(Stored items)
File: src/hw/rtl/ppcu_pkg.sv
package ppcu_pkg;

  localparam int unsigned NumPlanes   = 6;
  localparam int unsigned PixPerGroup = 8;
  localparam int unsigned WordW       = 8;
  localparam int unsigned CntW        = $clog2(PixPerGroup);
  localparam int unsigned CfgIdxW     = 8;
  localparam int unsigned CfgDataW    = NumPlanes * WordW;

  // Channel bit pairs and output levels
  localparam logic [WordW-1:0] RedPair   = 8'h11;
  localparam logic [WordW-1:0] GreenPair = 8'h22;
  localparam logic [WordW-1:0] BluePair  = 8'h44;
  localparam logic [WordW-1:0] LowNibble = 8'h0f;
  localparam logic [WordW-1:0] LvlFull   = 8'd255;
  localparam logic [WordW-1:0] LvlHalf   = 8'd127;
  localparam logic [WordW-1:0] LvlOff    = 8'd0;

  // Register reset values
  localparam logic [CfgDataW-1:0]  ColorWordsRst = '0;
  localparam logic [WordW-1:0]     ColorMaskRst  = 8'hff;
  localparam logic [WordW-1:0]     BgColorRst    = 8'h00;
  localparam logic [NumPlanes-1:0] PlaneMaskRst  = 6'h3f;

  typedef enum logic [CfgIdxW-1:0] {
    CfgColorWords = 8'd0,
    CfgColorMask  = 8'd1,
    CfgBgColor    = 8'd2,
    CfgPlaneMask  = 8'd3
  } cfg_idx_e;

  typedef logic [WordW-1:0] word_t;
  typedef word_t [PixPerGroup-1:0] group_t;

  typedef struct packed {
    word_t [NumPlanes-1:0] color_words;
    word_t                 color_mask;
    word_t                 bg_color;
    logic [NumPlanes-1:0]  plane_mask;
  } cfg_t;

  // Handshake between group buffer and serializer
  typedef struct packed {
    logic   valid;
    group_t words;
  } grp_req_t;

  function automatic word_t level_of(word_t w, word_t pair);
    word_t got;
    got = w & pair;
    if (got == pair) begin
      return LvlFull;
    end else if (got == (pair & LowNibble)) begin
      return LvlHalf;
    end
    return LvlOff;
  endfunction

endpackage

TASK TO CARRY OUT
Please return only the lines above, starting at the line that has "word_t [NumPlanes-1:0] color_words;" and ending at the line that has "got = w & pair;", keeping both and leaving each one unchanged.

WRITTEN ANSWER
    word_t [NumPlanes-1:0] color_words;
    word_t                 color_mask;
    word_t                 bg_color;
    logic [NumPlanes-1:0]  plane_mask;
  } cfg_t;

  // Handshake between group buffer and serializer
  typedef struct packed {
    logic   valid;
    group_t words;
  } grp_req_t;

  function automatic word_t level_of(word_t w, word_t pair);
    word_t got;
    got = w & pair;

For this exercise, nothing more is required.